RESULTS: Patients with RCC who died or progressed had higher baseline β-CTX levels and those who experienced SRE during follow-up showed high baseline BALP levels. In BC, a poor rate of survival was related with high baseline β-CTX and BALP levels, and new SRE with increased PINP levels. Cox univariate analysis showed that β-CTX levels were associated with higher mortality and disease progression in RCC and higher mortality in BC. Bone alkaline phosphatase was associated with increased risk of premature SRE appearance in RCC and death in BC.
CONCLUSION: Beta-isomer of carboxy-terminal telopeptide of type I collagen and BALP can be considered a complementary tool for prediction of clinical outcomes in patients with BC and RCC with BM treated with ZOL.

The skeleton is the third most frequent site of tumour metastases, behind lung and liver, and often the only site where metastases of advanced solid tumours develop. Bone metastases (BM) are observed in ∼80% of patients with advanced-stage malignant tumours (Coleman ). Thirty percent of patients with renal cell carcinoma (RCC) are diagnosed with BM, and another one-third of all patients will develop them throughout their disease period, even after undergoing nephrectomy (Wood and Brown, 2012), meaning a majority of RCC patients will suffer BM at some point of time. An estimated 40% of patients with bladder carcinoma (BC) develop BM. As of diagnosis of BM, the median survival of these patients is 12 months in RCC patients and 6–9 months in BC patients (Selvaggi and Scagliotti, 2005).

Bone metastases are associated with skeletal-related events (SRE) such as pathological fractures, spinal cord compression, severe bone pain, and hypercalcemia. Skeletal-related events can dramatically impair quality of life, and therefore appropriate management of cancer patients includes preservation of bone health.

Balance between bone resorption and bone formation is required for maintenance of bone metabolism. This equilibrium is altered by BM, which can produce an increase not only in bone formation but also in the destruction of bone. Bone metastases from RCC and BC are lytic in nature, and the increase in bone resorption is compensated by an increase in bone formation. Bone metabolism can be reflected by bone turnover markers (BTM). Previous studies have demonstrated that some BTM can alert to the existence of BM (Zhao ), but their correlation with clinical outcomes is contradictory in different studies.

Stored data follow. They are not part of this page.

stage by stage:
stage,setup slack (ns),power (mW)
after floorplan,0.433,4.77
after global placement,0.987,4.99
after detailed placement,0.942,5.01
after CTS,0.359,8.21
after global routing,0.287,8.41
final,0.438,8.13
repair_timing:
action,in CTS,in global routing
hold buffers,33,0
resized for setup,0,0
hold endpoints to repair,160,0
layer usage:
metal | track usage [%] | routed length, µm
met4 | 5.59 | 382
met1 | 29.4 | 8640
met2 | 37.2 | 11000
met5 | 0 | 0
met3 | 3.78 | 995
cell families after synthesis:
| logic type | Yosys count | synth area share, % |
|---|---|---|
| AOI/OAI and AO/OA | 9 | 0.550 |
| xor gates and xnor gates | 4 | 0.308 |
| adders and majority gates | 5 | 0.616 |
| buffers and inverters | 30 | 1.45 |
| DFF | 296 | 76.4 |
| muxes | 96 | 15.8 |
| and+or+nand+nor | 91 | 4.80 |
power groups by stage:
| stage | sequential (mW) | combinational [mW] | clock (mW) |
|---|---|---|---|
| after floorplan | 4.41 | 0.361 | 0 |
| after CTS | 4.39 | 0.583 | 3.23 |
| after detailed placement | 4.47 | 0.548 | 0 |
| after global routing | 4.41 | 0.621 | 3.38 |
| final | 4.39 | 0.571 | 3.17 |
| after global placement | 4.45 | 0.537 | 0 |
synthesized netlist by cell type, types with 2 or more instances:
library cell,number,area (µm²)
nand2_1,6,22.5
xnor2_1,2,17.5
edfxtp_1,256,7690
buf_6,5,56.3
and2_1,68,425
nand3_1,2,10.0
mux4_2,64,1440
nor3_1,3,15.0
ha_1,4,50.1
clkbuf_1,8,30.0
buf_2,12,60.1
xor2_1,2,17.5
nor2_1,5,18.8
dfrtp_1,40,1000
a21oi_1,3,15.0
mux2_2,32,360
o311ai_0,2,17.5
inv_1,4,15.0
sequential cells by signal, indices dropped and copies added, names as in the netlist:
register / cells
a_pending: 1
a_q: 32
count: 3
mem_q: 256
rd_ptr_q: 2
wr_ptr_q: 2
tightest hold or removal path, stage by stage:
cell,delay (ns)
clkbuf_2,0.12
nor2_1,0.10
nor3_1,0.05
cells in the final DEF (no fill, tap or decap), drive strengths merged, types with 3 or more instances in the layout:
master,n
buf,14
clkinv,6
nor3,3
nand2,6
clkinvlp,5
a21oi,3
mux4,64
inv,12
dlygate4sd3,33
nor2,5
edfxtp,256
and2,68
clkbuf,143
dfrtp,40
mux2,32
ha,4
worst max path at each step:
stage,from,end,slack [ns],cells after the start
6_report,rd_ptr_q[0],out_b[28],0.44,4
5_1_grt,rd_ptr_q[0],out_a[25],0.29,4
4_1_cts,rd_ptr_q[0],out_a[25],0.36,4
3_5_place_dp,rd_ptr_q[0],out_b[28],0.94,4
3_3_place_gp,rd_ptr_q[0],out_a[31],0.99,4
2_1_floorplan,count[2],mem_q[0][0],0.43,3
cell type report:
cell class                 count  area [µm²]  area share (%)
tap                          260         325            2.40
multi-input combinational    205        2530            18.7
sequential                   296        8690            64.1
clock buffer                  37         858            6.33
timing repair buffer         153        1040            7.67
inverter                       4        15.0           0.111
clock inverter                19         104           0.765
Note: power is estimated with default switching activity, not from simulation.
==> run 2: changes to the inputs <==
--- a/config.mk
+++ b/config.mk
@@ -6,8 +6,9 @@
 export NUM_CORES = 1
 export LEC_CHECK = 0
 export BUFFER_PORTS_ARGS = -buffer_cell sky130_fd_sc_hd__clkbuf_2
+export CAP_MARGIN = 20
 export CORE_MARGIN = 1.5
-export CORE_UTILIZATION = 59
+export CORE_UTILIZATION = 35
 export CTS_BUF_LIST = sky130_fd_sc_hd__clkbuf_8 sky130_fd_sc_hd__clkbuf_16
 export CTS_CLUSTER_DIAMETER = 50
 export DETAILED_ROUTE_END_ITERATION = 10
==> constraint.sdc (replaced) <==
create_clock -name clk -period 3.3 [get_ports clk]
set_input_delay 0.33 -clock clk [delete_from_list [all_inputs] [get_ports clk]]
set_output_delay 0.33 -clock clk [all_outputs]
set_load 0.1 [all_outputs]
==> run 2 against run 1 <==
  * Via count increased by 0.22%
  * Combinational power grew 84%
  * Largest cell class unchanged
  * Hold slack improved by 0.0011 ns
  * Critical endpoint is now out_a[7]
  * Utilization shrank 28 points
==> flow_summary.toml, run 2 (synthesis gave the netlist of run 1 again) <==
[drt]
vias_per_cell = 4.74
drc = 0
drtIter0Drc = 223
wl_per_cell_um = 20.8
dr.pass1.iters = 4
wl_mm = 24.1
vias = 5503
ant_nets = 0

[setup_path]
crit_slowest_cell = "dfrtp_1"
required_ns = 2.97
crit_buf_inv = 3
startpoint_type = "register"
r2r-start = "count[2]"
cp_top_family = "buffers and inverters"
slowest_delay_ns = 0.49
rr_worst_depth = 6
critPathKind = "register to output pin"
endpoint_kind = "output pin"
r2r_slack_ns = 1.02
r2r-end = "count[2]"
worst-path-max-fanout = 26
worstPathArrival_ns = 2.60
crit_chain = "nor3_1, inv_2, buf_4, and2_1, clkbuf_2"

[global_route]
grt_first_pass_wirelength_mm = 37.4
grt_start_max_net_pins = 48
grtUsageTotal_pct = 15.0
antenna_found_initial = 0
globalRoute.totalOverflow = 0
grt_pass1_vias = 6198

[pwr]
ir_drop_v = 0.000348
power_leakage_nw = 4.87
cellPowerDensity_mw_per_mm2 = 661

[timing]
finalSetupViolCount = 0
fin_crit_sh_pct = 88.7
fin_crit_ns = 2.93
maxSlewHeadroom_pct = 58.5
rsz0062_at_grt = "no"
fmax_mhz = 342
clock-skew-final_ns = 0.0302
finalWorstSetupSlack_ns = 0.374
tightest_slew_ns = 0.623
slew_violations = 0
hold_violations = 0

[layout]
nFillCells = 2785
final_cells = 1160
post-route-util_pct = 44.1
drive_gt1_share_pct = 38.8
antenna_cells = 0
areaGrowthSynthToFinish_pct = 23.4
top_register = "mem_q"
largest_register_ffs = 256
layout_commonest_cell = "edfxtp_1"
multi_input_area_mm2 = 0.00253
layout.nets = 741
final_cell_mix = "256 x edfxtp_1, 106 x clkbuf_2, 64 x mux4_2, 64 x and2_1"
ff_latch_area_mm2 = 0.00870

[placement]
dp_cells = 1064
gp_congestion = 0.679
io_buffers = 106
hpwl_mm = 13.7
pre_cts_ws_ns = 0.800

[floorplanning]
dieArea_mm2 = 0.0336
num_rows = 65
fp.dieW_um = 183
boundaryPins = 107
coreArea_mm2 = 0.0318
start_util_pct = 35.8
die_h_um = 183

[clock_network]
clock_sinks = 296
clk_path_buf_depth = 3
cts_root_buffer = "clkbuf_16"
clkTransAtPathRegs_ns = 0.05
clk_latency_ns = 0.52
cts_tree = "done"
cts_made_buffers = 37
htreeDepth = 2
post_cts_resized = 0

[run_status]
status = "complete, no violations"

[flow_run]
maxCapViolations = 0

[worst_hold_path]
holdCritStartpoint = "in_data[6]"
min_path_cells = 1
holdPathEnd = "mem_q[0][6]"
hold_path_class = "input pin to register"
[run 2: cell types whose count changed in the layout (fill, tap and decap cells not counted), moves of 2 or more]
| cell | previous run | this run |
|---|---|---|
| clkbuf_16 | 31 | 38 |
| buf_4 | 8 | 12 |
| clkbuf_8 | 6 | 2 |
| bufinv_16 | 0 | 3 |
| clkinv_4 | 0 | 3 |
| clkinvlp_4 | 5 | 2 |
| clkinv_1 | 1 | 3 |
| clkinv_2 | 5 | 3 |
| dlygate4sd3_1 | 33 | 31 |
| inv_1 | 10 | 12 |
## src/rtl/alien_fleet_ctrl.sv

```systemverilog
// rtl/alien_fleet_ctrl.sv - alien formation sequencer: march pacing, edge drop, shot scheduling, kills
module alien_fleet_ctrl #(
   parameter int ROWS        = 4,
   parameter int COLS        = 8,
   parameter int ALIEN_W     = 32,
   parameter int ALIEN_H     = 24,
   parameter int X_START     = 64,
   parameter int Y_START     = 48,
   parameter int X_MIN       = 16,
   parameter int X_MAX       = 624,
   parameter int Y_LIMIT     = 432,
   parameter int STEP_X      = 8,
   parameter int STEP_Y      = 16,
   parameter int MIN_PERIOD  = 4,
   parameter int FIRE_STRIDE = 3
) (
   input  logic                      Clk,
   input  logic                      Reset_n,
   input  logic                      frame_clk,
   input  logic                      start,
   input  logic                      kill_valid,
   input  logic [$clog2(ROWS)-1:0]   kill_row,
   input  logic [$clog2(COLS)-1:0]   kill_col,
   input  logic                      shot_busy,
   output logic [9:0]                grid_x,
   output logic [9:0]                grid_y,
   output logic [ROWS*COLS-1:0]      alive,
   output logic                      fire_req,
   output logic [9:0]                fire_x,
   output logic [9:0]                fire_y,
   output logic                      fleet_cleared,
   output logic                      fleet_landed
);
   localparam int N  = ROWS * COLS;
   localparam int RW = $clog2(ROWS);
   localparam int CW = $clog2(COLS);

   typedef enum logic [2:0] {IDLE, WAIT, SCAN, DECIDE, DROP, FIRE, DONE} state_t;
   state_t state, state_nxt;

   logic [1:0]    frame_sync;
   logic          frame_prev, tick;
   logic [7:0]    frame_cnt, pop, cnt_target, kill_idx, ptr_sum;
   logic [CW-1:0] fire_ptr, ptr_nxt, scan_col, left_col, right_col;
   logic          dir_right, scan_found, col_any, restart, cleared_now;
   logic [N-1:0]  snap, kill_mask;
   logic [RW-1:0] max_low, col_low;
   logic [COLS-1:0] col_alive;
   logic [RW-1:0] low_row [COLS];
   logic [9:0]    right_edge, left_edge, fire_x_calc, fire_y_calc, bottom_y;
   logic          drop_needed, landed;

   always_ff @(posedge Clk or negedge Reset_n) begin
      if (!Reset_n) begin
         frame_sync <= 2'b00;
         frame_prev <= 1'b0;
      end else begin
         frame_sync <= {frame_sync[0], frame_clk};
         frame_prev <= frame_sync[1];
      end
   end
   assign tick = frame_sync[1] & ~frame_prev;

   always_comb begin
      pop = '0;
      for (int i = 0; i < N; i++) pop = pop + 8'(alive[i]);
   end
   // fewer survivors -> shorter wait between marches
   assign cnt_target = 8'(MIN_PERIOD) + pop - 8'd1;

   assign kill_idx = 8'(kill_row) * 8'(COLS) + 8'(kill_col);
   always_comb begin
      kill_mask = '0;
      for (int i = 0; i < N; i++) kill_mask[i] = kill_valid && (kill_idx == 8'(i));
   end

   always_comb begin
      col_any = 1'b0;
      col_low = '0;
      for (int r = 0; r < ROWS; r++)
         for (int c = 0; c < COLS; c++)
            if (CW'(c) == scan_col && snap[r*COLS + c]) begin
               col_any = 1'b1;
               col_low = RW'(r);
            end
   end

   assign ptr_sum     = 8'(fire_ptr) + 8'(FIRE_STRIDE);
   assign ptr_nxt     = (ptr_sum >= 8'(COLS)) ? CW'(ptr_sum - 8'(COLS)) : CW'(ptr_sum);
   assign right_edge  = grid_x + (10'(right_col) + 10'd1) * 10'(ALIEN_W) + 10'(STEP_X);
   assign left_edge   = grid_x + 10'(left_col) * 10'(ALIEN_W);
   assign drop_needed = dir_right ? (right_edge > 10'(X_MAX)) : (left_edge < 10'(X_MIN + STEP_X));
   assign fire_x_calc = grid_x + 10'(ptr_nxt) * 10'(ALIEN_W) + 10'(ALIEN_W / 2);
   assign fire_y_calc = grid_y + (10'(low_row[ptr_nxt]) + 10'd1) * 10'(ALIEN_H);
   assign bottom_y    = grid_y + (10'(max_low) + 10'd1) * 10'(ALIEN_H);
   assign landed      = bottom_y >= 10'(Y_LIMIT);

   assign restart     = (state == IDLE || state == DONE) && start;
   assign cleared_now = (state != IDLE) && !restart && (alive == '0);

   always_ff @(posedge Clk or negedge Reset_n) begin
      if (!Reset_n) state <= IDLE;
      else          state <= state_nxt;
   end

   always_comb begin
      state_nxt = state;
      case (state)
         IDLE:    if (start) state_nxt = WAIT;
         WAIT:    if (tick && frame_cnt == cnt_target) state_nxt = SCAN;
         SCAN:    if (scan_col == CW'(COLS - 1)) state_nxt = DECIDE;
         DECIDE:  state_nxt = drop_needed ? DROP : FIRE;
         DROP:    state_nxt = FIRE;
         FIRE:    state_nxt = landed ? DONE : WAIT;
         DONE:    if (start) state_nxt = WAIT;
         default: state_nxt = IDLE;
      endcase
      if (cleared_now) state_nxt = DONE;
   end

   always_ff @(posedge Clk or negedge Reset_n) begin
      if (!Reset_n) begin
         alive         <= '0;
         grid_x        <= 10'(X_START);
         grid_y        <= 10'(Y_START);
         dir_right     <= 1'b1;
         frame_cnt     <= '0;
         fire_ptr      <= '0;
         fire_req      <= 1'b0;
         fire_x        <= '0;
         fire_y        <= '0;
         fleet_cleared <= 1'b0;
         fleet_landed  <= 1'b0;
         snap          <= '0;
         scan_col      <= '0;
         scan_found    <= 1'b0;
         left_col      <= '0;
         right_col     <= '0;
         max_low       <= '0;
         col_alive     <= '0;
         for (int c = 0; c < COLS; c++) low_row[c] <= '0;
      end else begin
         fire_req <= 1'b0;
         if (restart) begin
            alive         <= '1;
            grid_x        <= 10'(X_START);
            grid_y        <= 10'(Y_START);
            dir_right     <= 1'b1;
            frame_cnt     <= '0;
            fire_ptr      <= '0;
            fleet_cleared <= 1'b0;
            fleet_landed  <= 1'b0;
         end else begin
            if (state != IDLE) alive <= alive & ~kill_mask;
            if (cleared_now) begin
               fleet_cleared <= 1'b1;
            end else begin
               case (state)
                  WAIT: if (tick) begin
                     if (frame_cnt == cnt_target) begin
                        frame_cnt  <= '0;
                        snap       <= alive;
                        scan_col   <= '0;
                        scan_found <= 1'b0;
                        max_low    <= '0;
                     end else begin
                        frame_cnt <= frame_cnt + 8'd1;
                     end
                  end
                  SCAN: begin
                     col_alive[scan_col] <= col_any;
                     low_row[scan_col]   <= col_low;
                     if (col_any) begin
                        if (!scan_found) left_col <= scan_col;
                        scan_found <= 1'b1;
                        right_col  <= scan_col;
                        if (col_low > max_low) max_low <= col_low;
                     end
                     scan_col <= scan_col + CW'(1);
                  end
                  DECIDE: if (!drop_needed)
                     grid_x <= dir_right ? grid_x + 10'(STEP_X) : grid_x - 10'(STEP_X);
                  DROP: begin
                     grid_y    <= grid_y + 10'(STEP_Y);
                     dir_right <= ~dir_right;
                  end
                  FIRE: begin
                     fire_ptr <= ptr_nxt;
                     if (!shot_busy && col_alive[ptr_nxt]) begin
                        fire_req <= 1'b1;
                        fire_x   <= fire_x_calc;
                        fire_y   <= fire_y_calc;
                     end
                     if (landed) fleet_landed <= 1'b1;
                  end
                  default: ;
               endcase
            end
         end
      end
   end
endmodule

```
==> src/rtl/sram_arb.sv <==
// Two-requester arbiter and sequencer in front of sram_core.
// Ports:
//   hclk, hresetn             clock, asynchronous active-low reset
//   m0_* / m1_*               AHB / DMA request, grant and read-valid
//   rdata                     shared read data, qualified by mX_rvalid
//   lock                      previous winner keeps priority while high
//   sram_wen, sram_addr,
//   sram_wdata_in,
//   bank0_csn, bank1_csn      sram_core control (active-low selects)
//   sram_q0..sram_q7          macro outputs, bank 0 bytes then bank 1 bytes
module sram_arb
    import sram_pkg::*;
#(
    parameter int unsigned PRIO_MODE = 0,
    parameter int unsigned MAX_WAIT  = 8
) (
    input  logic              hclk,
    input  logic              hresetn,
    input  logic              m0_req,
    input  logic              m0_we,
    input  logic [ADDR_W-1:0] m0_addr,
    input  logic [LANES-1:0]  m0_be,
    input  logic [DATA_W-1:0] m0_wdata,
    output logic              m0_gnt,
    output logic              m0_rvalid,
    input  logic              m1_req,
    input  logic              m1_we,
    input  logic [ADDR_W-1:0] m1_addr,
    input  logic [LANES-1:0]  m1_be,
    input  logic [DATA_W-1:0] m1_wdata,
    output logic              m1_gnt,
    output logic              m1_rvalid,
    output logic [DATA_W-1:0] rdata,
    input  logic              lock,
    output logic              sram_wen,
    output logic [ROW_W-1:0]  sram_addr,
    output logic [DATA_W-1:0] sram_wdata_in,
    output logic [LANES-1:0]  bank0_csn,
    output logic [LANES-1:0]  bank1_csn,
    input  logic [7:0]        sram_q0,
    input  logic [7:0]        sram_q1,
    input  logic [7:0]        sram_q2,
    input  logic [7:0]        sram_q3,
    input  logic [7:0]        sram_q4,
    input  logic [7:0]        sram_q5,
    input  logic [7:0]        sram_q6,
    input  logic [7:0]        sram_q7
);

    sram_req_t         w_r0, w_r1, w_sel;
    logic              w_gnt0, w_gnt1, w_any, w_bank, w_rd;
    logic [LANES-1:0]  w_lane_csn;

    logic              r_rvalid0, r_rvalid1, r_rd_bank;
    logic [DATA_W-1:0] r_word0, r_word1;

    sram_rr_arb #(
        .PRIO_MODE (PRIO_MODE),
        .MAX_WAIT  (MAX_WAIT)
    ) u_arb (
        .i_clk   (hclk),
        .i_rst_n (hresetn),
        .i_req0  (m0_req),
        .i_req1  (m1_req),
        .i_lock  (lock),
        .o_gnt0  (w_gnt0),
        .o_gnt1  (w_gnt1)
    );

    assign w_r0       = '{we: m0_we, addr: m0_addr, be: m0_be, wdata: m0_wdata};
    assign w_r1       = '{we: m1_we, addr: m1_addr, be: m1_be, wdata: m1_wdata};
    assign w_sel      = w_gnt1 ? w_r1 : w_r0;
    assign w_any      = w_gnt0 || w_gnt1;
    assign w_bank     = w_sel.addr[ADDR_W-1];
    assign w_rd       = w_any && !w_sel.we;
    // A zero byte-enable write leaves every lane deselected: a granted no-op.
    assign w_lane_csn = w_sel.we ? ~w_sel.be : '0;

    assign m0_gnt = w_gnt0;
    assign m1_gnt = w_gnt1;

    always_comb begin
        sram_wen      = 1'b1;
        sram_addr     = '0;
        sram_wdata_in = '0;
        bank0_csn     = '1;
        bank1_csn     = '1;
        if (w_any) begin
            sram_wen      = ~w_sel.we;
            sram_addr     = w_sel.addr[ROW_W-1:0];
            sram_wdata_in = w_sel.wdata;
            if (w_bank) bank1_csn = w_lane_csn;
            else        bank0_csn = w_lane_csn;
        end
    end

    // The macro samples on the falling edge mid-cycle, so its q outputs are
    // settled by the rising edge that ends the grant cycle.
    always_ff @(posedge hclk or negedge hresetn) begin
        if (!hresetn) begin
            r_rvalid0 <= 1'b0;
            r_rvalid1 <= 1'b0;
            r_rd_bank <= 1'b0;
            r_word0   <= '0;
            r_word1   <= '0;
        end else begin
            r_rvalid0 <= w_gnt0 && !m0_we;
            r_rvalid1 <= w_gnt1 && !m1_we;
            if (w_rd) begin
                r_rd_bank <= w_bank;
                r_word0   <= {sram_q3, sram_q2, sram_q1, sram_q0};
                r_word1   <= {sram_q7, sram_q6, sram_q5, sram_q4};
            end
        end
    end

    assign m0_rvalid = r_rvalid0;
    assign m1_rvalid = r_rvalid1;
    assign rdata     = r_rd_bank ? r_word1 : r_word0;

endmodule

Several studies have demonstrated that bisphosphonates can reduce SRE, resulting from BM, as they are bone-targeted agents that inhibit osteoclast-mediated osteolysis and, hence, are currently being recommended as standard therapy. Although several bisphosphonates, which prevent SRE in patients with cancer and BM are available, zoledronic acid (ZOL) is the first such agent with proven efficacy for the prevention of SRE in patients with BM from breast cancer, prostate cancer (PC), and other solid tumours (Saad ). Some authors had stated previously that ZOL could be an effective treatment for reducing morbidity in advanced RCC with BM (Zekri ) and it has been proven in subsequent studies (Lipton ).

The aim of this work was to study levels of two bone formation markers, bone alkaline phosphatase (BALP) and procollagen type I amino-terminal propeptide (PINP), and one marker of bone resorption, beta-isomer of carboxy-terminal telopeptide of type I collagen (β-CTX), in a population of patients with RCC or BC and bone metastases. The markers were studied at baseline and at 3, 6, 9, 12, 15, and 18 months after the beginning of treatment with ZOL. The relationship of these markers with mortality, disease progression, and SRE was also analysed.

Materials and methods

Study group

The TUGAMO study (‘Tumores UroGenitales Avanzados y Marcadores Óseos', or advanced urogenital tumours and BTM) was performed in patients with PC, BC, and RCC with bone metastases between 2009 and 2011. This article is a sub-analysis of this study about BC and RCC patients. This was an observational, prospective, and national multicenter study. The study enroled patients ⩾18 years of age with histologically confirmed BC or RCC, and at least one diagnosed bone lesion confirmed by scintigraphy. Patients were excluded from the study if they presented with concomitant pathologies that could interfere in the evaluation of BTM, such as bone metabolic disorders, Paget's disease of bone, hyperparathyroidism, thyroid abnormalities, abnormal intestinal absorption, or hepatic or renal dysfunction. Patients treated with bisphosphonates prior to their inclusion in the study and those with dental infection or diagnosis of osteonecrosis of the jaw were also excluded.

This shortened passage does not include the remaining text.